Your answer should be only the lines below from the one with "order_cmp = 7" to the one with "# Worst setup path after synthesis of run 1", repeated exactly, ends included.

:: Supplied material ::
────────────────────

`config.mk`:
```
export PLATFORM = sky130hd
export DESIGN_NAME = prefixed_number_converter_top_flat
export DESIGN_NICKNAME = d
export VERILOG_FILES = /design/src/hdl/pnc_pkg.sv /design/src/hdl/pnc_in_if.sv /design/src/hdl/pnc_out_if.sv /design/src/hdl/pnc_cfg_if.sv /design/src/hdl/prefixed_number_converter_top.sv /design/src/hdl/pnc_step.sv /design/src/flat_wrapper.sv
export SDC_FILE = /design/constraint.sdc
export NUM_CORES = 1
export LEC_CHECK = 0
export BUFFER_PORTS_ARGS = -buffer_cell sky130_fd_sc_hd__buf_4
export CAP_MARGIN = 15
export CORE_ASPECT_RATIO = 2
export CORE_MARGIN = 2
export CORE_UTILIZATION = 33
export DETAILED_ROUTE_END_ITERATION = 10
export GPL_TIMING_DRIVEN = 1
export HOLD_SLACK_MARGIN = 0.08
export PLACE_DENSITY = 0.46
export SLEW_MARGIN = 20
export SYNTH_ARGS = -nofsm -noshare
export SYNTH_HDL_FRONTEND = slang
export SYNTH_SLANG_ARGS = --single-unit
export TNS_END_PERCENT = 50
```
`constraint.sdc`:
```
create_clock -name clk -period 9.44 [get_ports clk]
set_input_delay 1.888 -clock clk [delete_from_list [all_inputs] [get_ports clk]]
set_output_delay 1.888 -clock clk [all_outputs]
set_load 0.05 [all_outputs]
```
`src/hdl/pnc_pkg.sv`:
```
`default_nettype none
// ----------------------------------------------------------------------------
// Prefixed number converter package
// Shared widths, character codes, word state type and digit decoding.
// ----------------------------------------------------------------------------
package pnc_pkg;

	localparam int CH_W    = 8;
	localparam int VALUE_W = 16;
	localparam int RADIX_W = 6;
	localparam int POS_W   = 3;
	localparam int DIGIT_W = 8;

	localparam logic [POS_W-1:0]   POS_MAX     = 3'd7;
	localparam logic [RADIX_W-1:0] RADIX_RESET = 6'd10;
	localparam logic [RADIX_W-1:0] RADIX_BIN   = 6'd2;
	localparam logic [RADIX_W-1:0] RADIX_DEC   = 6'd10;
	localparam logic [RADIX_W-1:0] RADIX_HEX   = 6'd16;

	localparam logic [CH_W-1:0] CH_QUOTE   = 8'h27;
	localparam logic [CH_W-1:0] CH_PERCENT = 8'h25;
	localparam logic [CH_W-1:0] CH_HASH    = 8'h23;
	localparam logic [CH_W-1:0] CH_DOLLAR  = 8'h24;
	localparam logic [CH_W-1:0] CH_MINUS   = 8'h2d;
	localparam logic [CH_W-1:0] CH_LOWER_A = 8'h61;
	localparam logic [CH_W-1:0] CH_LOWER_Z = 8'h7a;
	localparam logic [CH_W-1:0] CH_UPPER_A = 8'h41;
	localparam logic [CH_W-1:0] CH_UPPER_Z = 8'h5a;
	localparam logic [CH_W-1:0] CH_ZERO    = 8'h30;
	localparam logic [CH_W-1:0] CH_NINE    = 8'h39;

	localparam logic [DIGIT_W-1:0] DIGIT_NONE   = 8'hff;
	localparam logic [DIGIT_W-1:0] DIGIT_LETTER = 8'd10;

	typedef enum logic [2:0] {
		KIND_PLAIN  = 3'b001,
		KIND_CHAR   = 3'b010,
		KIND_PREFIX = 3'b100
	} word_kind_t;

	typedef struct packed {
		logic [POS_W-1:0]   position;
		word_kind_t         kind;
		logic [RADIX_W-1:0] radix;
		logic               neg;
		logic               err;
		logic               seen;
	} word_state_t;

	localparam word_state_t WORD_RESET = '{
		position: '0,
		kind:     KIND_PLAIN,
		radix:    RADIX_RESET,
		neg:      1'b0,
		err:      1'b0,
		seen:     1'b0
	};

	function automatic logic [DIGIT_W-1:0] digit_value(input logic [CH_W-1:0] c);
		logic [DIGIT_W-1:0] d;
		d = DIGIT_NONE;
		if (c inside {[CH_ZERO:CH_NINE]}) begin
			d = c - CH_ZERO;
		end else if (c inside {[CH_LOWER_A:CH_LOWER_Z]}) begin
			d = DIGIT_LETTER + (c - CH_LOWER_A);
		end else if (c inside {[CH_UPPER_A:CH_UPPER_Z]}) begin
			d = DIGIT_LETTER + (c - CH_UPPER_A);
		end
		return d;
	endfunction

endpackage
`default_nettype wire

```
`src/hdl/pnc_in_if.sv`:
```
`default_nettype none
// ----------------------------------------------------------------------------
// Character input channel
// Valid/ready channel carrying one character and its end-of-word flag.
// ----------------------------------------------------------------------------
interface pnc_in_if;
	logic                      valid;
	logic                      ready;
	logic [pnc_pkg::CH_W-1:0]  ch;
	logic                      last;

	modport source (output valid, output ch, output last, input ready);
	modport sink (input valid, input ch, input last, output ready);
endinterface
`default_nettype wire

```
`src/hdl/pnc_out_if.sv`:
```
`default_nettype none
// ----------------------------------------------------------------------------
// Result output channel
// Valid/ready channel carrying the converted value and its valid flag.
// ----------------------------------------------------------------------------
interface pnc_out_if;
	logic                         valid;
	logic                         ready;
	logic [pnc_pkg::VALUE_W-1:0]  value;
	logic                         ok;

	modport source (output valid, output value, output ok, input ready);
	modport sink (input valid, input value, input ok, output ready);
endinterface
`default_nettype wire

```
`src/hdl/pnc_cfg_if.sv`:
```
`default_nettype none
// ----------------------------------------------------------------------------
// Configuration write channel
// Valid/ready channel carrying the default radix register write data.
// ----------------------------------------------------------------------------
interface pnc_cfg_if;
	logic                         valid;
	logic                         ready;
	logic [pnc_pkg::RADIX_W-1:0]  data;

	modport source (output valid, output data, input ready);
	modport sink (input valid, input data, output ready);
endinterface
`default_nettype wire

```
`src/hdl/prefixed_number_converter_top.sv`:
```
`default_nettype none
// ----------------------------------------------------------------------------
// Prefixed number converter
// Converts a stream of characters, one word at a time, to a signed number.
// ----------------------------------------------------------------------------
// Takes one character per cycle on din while dout is free, with last set on
// the final character of a word; each word gives one result on dout, loaded
// from the input register into the result register once dout is free. A
// leading %, # or $ selects radix 2, 10 or 16, otherwise the cfg register
// (reset 10) gives the radix; a quoted character 'x' yields its code. This
// rate is set by the single accumulator multiply-add between the input and
// result registers. ok is low and value zero for an invalid word. Write cfg
// only while no word is in flight.
module prefixed_number_converter_top #(
	parameter int CELL_BITS = 16
) (
	input  wire          clk,
	input  wire          arst_n,
	pnc_in_if.sink       din,
	pnc_out_if.source    dout,
	pnc_cfg_if.sink      cfg
);

	logic                            valid_s1;
	logic [pnc_pkg::CH_W-1:0]        ch_s1;
	logic                            last_s1;
	pnc_pkg::word_state_t            st_q;
	logic [CELL_BITS-1:0]            acc_q;
	logic [pnc_pkg::RADIX_W-1:0]     base_q;
	logic                            out_valid_q;
	logic [pnc_pkg::VALUE_W-1:0]     value_q;
	logic                            ok_q;

	pnc_pkg::word_state_t            st_nxt;
	logic [CELL_BITS-1:0]            acc_nxt;
	logic [pnc_pkg::VALUE_W-1:0]     res_value;
	logic                            res_ok;
	logic                            out_free;
	logic                            adv;
	logic                            load_out;

	assign out_free = !out_valid_q || dout.ready;
	assign adv      = valid_s1 && (!last_s1 || out_free);
	assign load_out = adv && last_s1;
	assign din.ready = !valid_s1 || adv;
	assign cfg.ready = 1'b1;

	assign dout.valid = out_valid_q;
	assign dout.value = value_q;
	assign dout.ok    = ok_q;

	pnc_step #(
		.CELL_BITS (CELL_BITS)
	) u_step (
		.st      (st_q),
		.acc     (acc_q),
		.ch      (ch_s1),
		.last    (last_s1),
		.base    (base_q),
		.st_nxt  (st_nxt),
		.acc_nxt (acc_nxt),
		.value   (res_value),
		.ok      (res_ok)
	);

	always_ff @(posedge clk or negedge arst_n) begin
		if (!arst_n) begin
			valid_s1    <= 1'b0;
			st_q        <= pnc_pkg::WORD_RESET;
			acc_q       <= '0;
			base_q      <= pnc_pkg::RADIX_RESET;
			out_valid_q <= 1'b0;
		end else begin
			if (din.ready) begin
				valid_s1 <= din.valid;
			end
			if (adv) begin
				st_q  <= st_nxt;
				acc_q <= acc_nxt;
			end
			if (cfg.valid && cfg.ready) begin
				base_q <= cfg.data;
			end
			if (load_out) begin
				out_valid_q <= 1'b1;
			end else if (dout.ready) begin
				out_valid_q <= 1'b0;
			end
		end
	end

	always_ff @(posedge clk) begin
		if (din.valid && din.ready) begin
			ch_s1   <= din.ch;
			last_s1 <= din.last;
		end
		if (load_out) begin
			value_q <= res_value;
			ok_q    <= res_ok;
		end
	end

`ifndef SYNTHESIS
	a_clear_after_last: assert property (@(posedge clk) disable iff (!arst_n)
		load_out |=> (st_q.position == '0 && acc_q == '0 && !st_q.neg))
		else $error("word state not cleared after last character");

	a_invalid_zero: assert property (@(posedge clk) disable iff (!arst_n)
		(out_valid_q && !ok_q) |-> (value_q == '0))
		else $error("invalid word carries a non-zero value");

	a_hold_stalled: assert property (@(posedge clk) disable iff (!arst_n)
		(valid_s1 && !adv) |-> !din.ready)
		else $error("input taken while stage one is stalled");

	a_result_from_last: assert property (@(posedge clk) disable iff (!arst_n)
		(out_valid_q && !$past(out_valid_q)) |-> $past(load_out))
		else $error("result appeared without a last character");
`endif

endmodule
`default_nettype wire

```
`src/hdl/pnc_step.sv`:
```
`default_nettype none
// ----------------------------------------------------------------------------
// Prefixed number converter step
// Next word state, accumulator and result for one character.
// ----------------------------------------------------------------------------
module pnc_step #(
	parameter int CELL_BITS = 16
) (
	input  pnc_pkg::word_state_t          st,
	input  logic [CELL_BITS-1:0]          acc,
	input  logic [pnc_pkg::CH_W-1:0]      ch,
	input  logic                          last,
	input  logic [pnc_pkg::RADIX_W-1:0]   base,
	output pnc_pkg::word_state_t          st_nxt,
	output logic [CELL_BITS-1:0]          acc_nxt,
	output logic [pnc_pkg::VALUE_W-1:0]   value,
	output logic                          ok
);

	localparam int PW = CELL_BITS + pnc_pkg::RADIX_W;

	pnc_pkg::word_state_t            ns;
	logic                            first;
	logic                            is_quote;
	logic                            is_prefix;
	logic                            numeric;
	logic                            sign_slot;
	logic [pnc_pkg::RADIX_W-1:0]     prefix_radix;
	logic [pnc_pkg::DIGIT_W-1:0]     d;
	logic [PW-1:0]                   prod;
	logic [CELL_BITS-1:0]            mac;
	logic [CELL_BITS-1:0]            acc_w;
	logic [CELL_BITS-1:0]            acc_neg;

	always_comb begin
		ns        = st;
		acc_w     = acc;
		first     = (st.position == '0);
		is_quote  = (ch == pnc_pkg::CH_QUOTE);
		is_prefix = (ch == pnc_pkg::CH_PERCENT) || (ch == pnc_pkg::CH_HASH) ||
			(ch == pnc_pkg::CH_DOLLAR);
		case (ch)
			pnc_pkg::CH_PERCENT: prefix_radix = pnc_pkg::RADIX_BIN;
			pnc_pkg::CH_HASH:    prefix_radix = pnc_pkg::RADIX_DEC;
			default:             prefix_radix = pnc_pkg::RADIX_HEX;
		endcase

		if (first) begin
			ns.radix = is_prefix ? prefix_radix : base;
			if (is_quote) begin
				ns.kind = pnc_pkg::KIND_CHAR;
			end else if (is_prefix) begin
				ns.kind = pnc_pkg::KIND_PREFIX;
			end else begin
				ns.kind = pnc_pkg::KIND_PLAIN;
			end
		end

		numeric   = first ? (!is_quote && !is_prefix) : (st.kind != pnc_pkg::KIND_CHAR);
		sign_slot = first ||
			(st.kind == pnc_pkg::KIND_PREFIX && st.position == pnc_pkg::POS_W'(1));
		d    = pnc_pkg::digit_value(ch);
		prod = PW'(acc) * PW'(ns.radix);
		mac  = CELL_BITS'(prod + PW'(d));

		if (numeric) begin
			if (ch == pnc_pkg::CH_MINUS && sign_slot && !st.neg && !st.seen) begin
				ns.neg = 1'b1;
			end else if (d >= pnc_pkg::DIGIT_W'(ns.radix)) begin
				ns.err = 1'b1;
			end else begin
				acc_w   = mac;
				ns.seen = 1'b1;
			end
		end else if (!first) begin
			if (st.position == pnc_pkg::POS_W'(1)) begin
				acc_w = CELL_BITS'(ch);
			end else if (st.position == pnc_pkg::POS_W'(2)) begin
				if (!is_quote) begin
					ns.err = 1'b1;
				end
			end else begin
				ns.err = 1'b1;
			end
		end

		if (ns.kind == pnc_pkg::KIND_CHAR) begin
			ok = !ns.err && (st.position == pnc_pkg::POS_W'(2));
		end else begin
			ok = !ns.err && ns.seen;
		end

		acc_neg = '0 - acc_w;
		if (!ok) begin
			value = '0;
		end else if (ns.neg) begin
			value = pnc_pkg::VALUE_W'(acc_neg);
		end else begin
			value = pnc_pkg::VALUE_W'(acc_w);
		end

		if (last) begin
			st_nxt  = pnc_pkg::WORD_RESET;
			acc_nxt = '0;
		end else begin
			st_nxt          = ns;
			st_nxt.position = (st.position == pnc_pkg::POS_MAX) ? st.position :
				st.position + pnc_pkg::POS_W'(1);
			acc_nxt         = acc_w;
		end
	end

endmodule
`default_nettype wire
```
`src/flat_wrapper.sv`:
```
// flat-port wrapper written by rule: the top's interface ports become plain ports
module prefixed_number_converter_top_flat 
#(
	parameter int CELL_BITS = 16
)
  (clk, arst_n, din_valid, din_ch, din_last, din_ready, dout_valid, dout_value, dout_ok, dout_ready, cfg_valid, cfg_data, cfg_ready);
  pnc_in_if din_i ();
  pnc_out_if dout_i ();
  pnc_cfg_if cfg_i ();
  input  wire clk;
  input  wire arst_n;
  input wire logic [$bits(din_i.valid)-1:0] din_valid;
  input wire logic [$bits(din_i.ch)-1:0] din_ch;
  input wire logic [$bits(din_i.last)-1:0] din_last;
  output wire logic [$bits(din_i.ready)-1:0] din_ready;
  output wire logic [$bits(dout_i.valid)-1:0] dout_valid;
  output wire logic [$bits(dout_i.value)-1:0] dout_value;
  output wire logic [$bits(dout_i.ok)-1:0] dout_ok;
  input wire logic [$bits(dout_i.ready)-1:0] dout_ready;
  input wire logic [$bits(cfg_i.valid)-1:0] cfg_valid;
  input wire logic [$bits(cfg_i.data)-1:0] cfg_data;
  output wire logic [$bits(cfg_i.ready)-1:0] cfg_ready;
  assign din_i.valid = din_valid;
  assign din_i.ch = din_ch;
  assign din_i.last = din_last;
  assign din_ready = din_i.ready;
  assign dout_valid = dout_i.valid;
  assign dout_value = dout_i.value;
  assign dout_ok = dout_i.ok;
  assign dout_i.ready = dout_ready;
  assign cfg_i.valid = cfg_valid;
  assign cfg_i.data = cfg_data;
  assign cfg_ready = cfg_i.ready;
  prefixed_number_converter_top #(.CELL_BITS(CELL_BITS)) u_core (.clk(clk), .arst_n(arst_n), .din(din_i), .dout(dout_i), .cfg(cfg_i));
endmodule
```
# After elaboration in Yosys (flattened, before gate mapping)
# Index checks and enable logic that the tools add are counted.
[word_totals]
register_bits = 65
latchBits = 0
mem_bits_rw = 0
rom_bits = 0
in_bits = 20
output_inout_bits = 20
wordCells = 104
mem_count = 0
[op_classes]
add_sub_neg = 8
multipliers = 1
div = 0
order_cmp = 7
n_eq_ne = 12
shift = 0
n_mux = 32
bitwise = 0
n_reduce_logical = 30
[op_table]
columns = ["op", "n"]
rows = [
  ["2-to-1 mux 16 bit", 7],
  ["equality test 8 x 6 -> 1 bit (second input constant)", 5],
  ["2-to-1 mux 8 bit", 3],
  ["adder 16 x 8 -> 16 bit", 1],
  ["adder 4 x 8 -> 8 bit (first input constant)", 2],
  [">= comparator 8 x 7 -> 1 bit (second input constant)", 2],
  ["<= comparator 8 x 7 -> 1 bit (second input constant)", 2],
  ["multiplier 16 x 6 -> 16 bit", 1],
  ["subtractor 1 x 16 -> 16 bit (first input constant)", 1],
  ["subtractor 8 x 7 -> 8 bit (second input constant)", 2],
  ["2-to-1 mux 15 bit", 1],
  ["2-to-1 mux 1 bit", 14],
  ["logical AND 1 bit", 13],
  ["case mux 5 bit (2 select lines)", 1],
  ["2-to-1 mux 3 bit", 3],
  ["2-to-1 mux 9 bit", 1],
  [">= comparator 8 x 6 -> 1 bit", 1],
  [">= comparator 8 x 6 -> 1 bit (second input constant)", 1],
  ["<= comparator 8 x 6 -> 1 bit (second input constant)", 1],
  ["logical NOT 1 bit", 8],
  ["subtractor 8 x 6 -> 8 bit (second input constant)", 1],
  ["equality test 3 x 2 -> 1 bit (second input constant)", 2],
  ["equality test 3 bit (second input constant)", 2],
  ["logical OR 1 bit", 6],
  ["other kinds (9)", 9],
]

# Logic depth before layout (Yosys ltp)
# Gate-level depths: netlist of run 1.
[depth]
ltp_word = 13
depth_mapped = 26
depth_no_buf = 25

# Cells and area by module
# Synthesis of run 1 repeated with hierarchy kept, for this count alone.
[hier_totals]
cells_unflattened = 874
area_unflattened_um2 = 7748.7
[modules_own_cells]
columns = ["mod", "n_inst", "cells_per_inst", "area_per_inst_um2", "seq_area_each_um2"]
rows = [
  ["pnc_step", 1, 645, 4760.8, 0.0],
  ["prefixed_number_converter_top", 1, 229, 2987.9, 1762.9],
]

# Worst setup path after synthesis of run 1
# No wires, ideal clock.
[synth_timing]
path_kind = "reg-to-reg"
start = "register u_core.ch_s1[4] (netlist name)"
end = "register u_core.value_q (netlist bit u_core.dout.value[15]), data pin"
setup_ps = 262
t_arrival_ps = 6751
required_ps = 9178
setup_slack_ps = 2427
path_stages_with_launch = 24
path_buffers = 2
period_less_slack_ps = 7013
cell_sequence = "edfxtp_1 -> inv_1 -> ha_1 -> or4b_1 -> clkbuf_1 -> or3_1 -> a31o_2 -> clkbuf_1 -> and2_1 -> fa_1 -> fa_1 -> fa_1 -> inv_1 -> fa_1 -> inv_1 -> ha_1 -> or3_1 -> o211ai_1 -> xor2_1 -> nor4b_1 -> a41oi_1 -> nor3_1 -> a31oi_1 -> mux2_1"
[synth_via]
elab_chain_cells = 12
word_cells_on_any_way = 62
classes_between = "7 x add/sub; 1 x mul; 7 x order compare; 6 x eq/ne; 27 x mux; 14 x reduce/logical"
[synth_rtl]
columns = ["element", "line", "text"]
rows = [
  ["start, declared", "prefixed_number_converter_top.sv:25", "logic [pnc_pkg::CH_W-1:0] ch_s1;"],
  ["start signal, assigned", "prefixed_number_converter_top.sv:94", "ch_s1 <= din.ch;"],
  ["branches (longest 12 deep; another with multiplier 16 x 6 -> 16 bit)", "n/a", ""],
  ["end signal, assigned", "prefixed_number_converter_top.sv:98", "value_q <= res_value;"],
  ["end, declared", "prefixed_number_converter_top.sv:31", "logic [pnc_pkg::VALUE_W-1:0] value_q;"],
]
# Parallel ways; which one is timed is not known.
# A chain may end at the register's enable or synchronous reset.

# Worst setup path in the final report of run 1
# Ends and elaborated chain as after synthesis.

==> run_results.csv, run 1 <==
group,metric,value,unit
route,route.detailed.drc,0,
clock_network,cts.path.max_buffers,2,
clock_network,clkTransAtPathRegs,0.06,ns
sta,skew,0.0122,ns
clock_network,clk_latency,0.34,ns
finish,syn2layout_area_growth,12.1,%
place,dpl.cell_count,1030,
finish,ff_latch_area,1760,sq um
sta,fin_ws,1.29,ns
clock_network,cts_buffers,9,
global_routing,grt_max_degree,40,
setup_path,crit_required,9.52,ns
setup_path,crit_type,"reg2reg",
synthesis,synthesis.nets,874,
setup_path,crit_path_top_delay_cell,"nor4b_1",
sta,rsz0062_at_grt,"false",
finish,nFillCells,2138,
pwr,p_per_area,123,nW/um^2
outcome,outcome,"finished, final reports clean",
sta,maxSlewViolCount,0,
setup_path,cp-end-kind,"register",
pwr,ir_drop,0.133,mV
finish,antenna_cells,0,
setup_path,worstPathMaxFanout,12,
clock_network,cts.sinks,65,
synthesis,syn_area,6860,sq um
finish,fin_area,7690,sq um
finish,final_common_cell,"inv_1",
synthesis,ys_ff_latch,65,
synthesis,synth_edf_count,26,
synthesis,synth_largest_area_cell,"fa_1",
floorplan,die-area,22000,sq um
run,cap_viol_max_count,0,
global_routing,antenna_found_initial,0,
floorplan,start_util,0.337,
route,vias,5679,
synthesis,synth.area.top_cells,"fa_1 15%, dfrtp_1 12%, edfxtp_1 11%",
clock_network,hold_buffers,0,
synthesis,async_reset_ff_frac,0.600,
clock_network,cts-root-buf,"clkbuf_16",
route,vias_per_cell,5.43,
setup_path,path_common_cell,"inv_1",
sta,tightestPinTransition,1.07,ns
sta,max_freq,0.123,GHz
sta,finalCritPeriodShare,0.863,
clock_network,ctsResizeCount,0,
place,pre_cts_slack,1.33,ns
global_routing,grtUsageTotal,0.203,
sta,setup_tns,0,ns
synthesis,synth_top_cell_area_share,0.146,
worst_hold_path,worst_hold_path_type,"reg2reg",
route,dr.first_iter.drc_count,239,
place,detailed_place.area,7380,sq um
setup_path,path_cells,"inv_1 -> ha_1 -> or4b_1 -> o311ai_0 -> nand2_1 -> and2_1 -> fa_1 -> inv_1 -> fa_1 -> inv_1 -> fa_1 -> inv_1 -> fa_1 -> inv_1 -> ha_1 -> inv_1 -> o31ai_1 -> xnor2_1 -> o21ai_0 -> nor4b_1 -> a41oi_1 -> nor3_1 -> a31oi_1 -> mux2_1",
floorplan,io_pins,40,
synthesis,synth_flop_cell,"dfrtp_1",
place,gp_congestion,0.913,
sta,hold_viol,0,
setup_path,r2r_slack,1.29,ns
sta,setup-violations-final,0,
setup_path,critPathArrivalTime,8.23,ns
global_routing,overflow,0,
clock_network,h-tree-depth,3,
synthesis,synth_warnings,0,
route,wl,21.6,mm
route,firstDrtPassIters,5,
route,ant_nets,0,
synthesis,syn_inst,752,
finish,multiInputGateArea,4680,sq um
synthesis,synth.distinct_cells,77,
place,dp_hpwl,17.4,mm
global_routing,grt_pass1_wl,33.9,mm
pwr,total_leakage_power,3.39,nW
finish,final-instance-count-excl-fill,1046,
place,io_buffers,38,
floorplan,core,20400,sq um
clock_network,postCtsSetupRepairBufs,0,
floorplan,dieHeight,208,um
sta,maxSlewHeadroom,0.287,
setup_path,critPathMaxStageDelay,0.63,ns
setup_path,start_kind,"register",
floorplan,std_cell_rows,74,
finish,drive_above_1_share,0.119,
clock_network,tritoncts,"yes",
sta,whs,0.497,ns
route,wire_per_inst,20.7,um
sta,min_period,8.15,ns
synthesis,yosysSeqAreaShare,0.257,
finish,final_cell_mix,"75 x inv_1, 61 x nand2_1, 55 x nor2_1, 54 x and2_1, 52 x ha_1",
global_routing,grt_pass1_vias,6074,
finish,nets,897,
floorplan,die-width,106,um
synthesis,syn_area_per_cell,9.12,sq um
-- synthesized netlist by cell type (6+ instances only) --
master	instances
nor2_1	55
o21ai_0	44
xnor2_1	16
mux2_2	8
nor3_1	11
nor4_1	6
inv_1	75
a22o_1	12
nand3_1	9
dfrtp_1	34
mux2i_1	9
nand2b_1	14
and2_1	54
fa_1	50
o31ai_1	7
o211ai_1	8
a21oi_1	34
a31oi_1	8
nor2b_1	16
clkbuf_1	25
edfxtp_1	26
o21a_1	8
and3_1	7
nand2_1	61
a21o_1	7
ha_1	52
-- critical path: cells and delay by family, from the launching register on --
kind	cells	cell delay, ns
xor+xnor	1	0.30
compound gates	5	1.45
fa+ha+maj	6	2.68
mux	1	0.33
flops	1	0.54
buf+inv	6	0.46
simple gates	5	2.14
-- layer usage --
metal	share of wire	routed length (um)	vias to the layer above	global-route usage
met2	0.58	12600	160	0.404
met4	0.058	1250	0	0.108
met5	0	0	-	0
li1	-	-	2659	-
met3	0.027	587	54	0.0217
met1	0.33	7250	2806	0.197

────────────────────

:: Problem solution ::
order_cmp = 7
n_eq_ne = 12
shift = 0
n_mux = 32
bitwise = 0
n_reduce_logical = 30
[op_table]
columns = ["op", "n"]
rows = [
  ["2-to-1 mux 16 bit", 7],
  ["equality test 8 x 6 -> 1 bit (second input constant)", 5],
  ["2-to-1 mux 8 bit", 3],
  ["adder 16 x 8 -> 16 bit", 1],
  ["adder 4 x 8 -> 8 bit (first input constant)", 2],
  [">= comparator 8 x 7 -> 1 bit (second input constant)", 2],
  ["<= comparator 8 x 7 -> 1 bit (second input constant)", 2],
  ["multiplier 16 x 6 -> 16 bit", 1],
  ["subtractor 1 x 16 -> 16 bit (first input constant)", 1],
  ["subtractor 8 x 7 -> 8 bit (second input constant)", 2],
  ["2-to-1 mux 15 bit", 1],
  ["2-to-1 mux 1 bit", 14],
  ["logical AND 1 bit", 13],
  ["case mux 5 bit (2 select lines)", 1],
  ["2-to-1 mux 3 bit", 3],
  ["2-to-1 mux 9 bit", 1],
  [">= comparator 8 x 6 -> 1 bit", 1],
  [">= comparator 8 x 6 -> 1 bit (second input constant)", 1],
  ["<= comparator 8 x 6 -> 1 bit (second input constant)", 1],
  ["logical NOT 1 bit", 8],
  ["subtractor 8 x 6 -> 8 bit (second input constant)", 1],
  ["equality test 3 x 2 -> 1 bit (second input constant)", 2],
  ["equality test 3 bit (second input constant)", 2],
  ["logical OR 1 bit", 6],
  ["other kinds (9)", 9],
]

# Logic depth before layout (Yosys ltp)
# Gate-level depths: netlist of run 1.
[depth]
ltp_word = 13
depth_mapped = 26
depth_no_buf = 25

# Cells and area by module
# Synthesis of run 1 repeated with hierarchy kept, for this count alone.
[hier_totals]
cells_unflattened = 874
area_unflattened_um2 = 7748.7
[modules_own_cells]
columns = ["mod", "n_inst", "cells_per_inst", "area_per_inst_um2", "seq_area_each_um2"]
rows = [
  ["pnc_step", 1, 645, 4760.8, 0.0],
  ["prefixed_number_converter_top", 1, 229, 2987.9, 1762.9],
]

# Worst setup path after synthesis of run 1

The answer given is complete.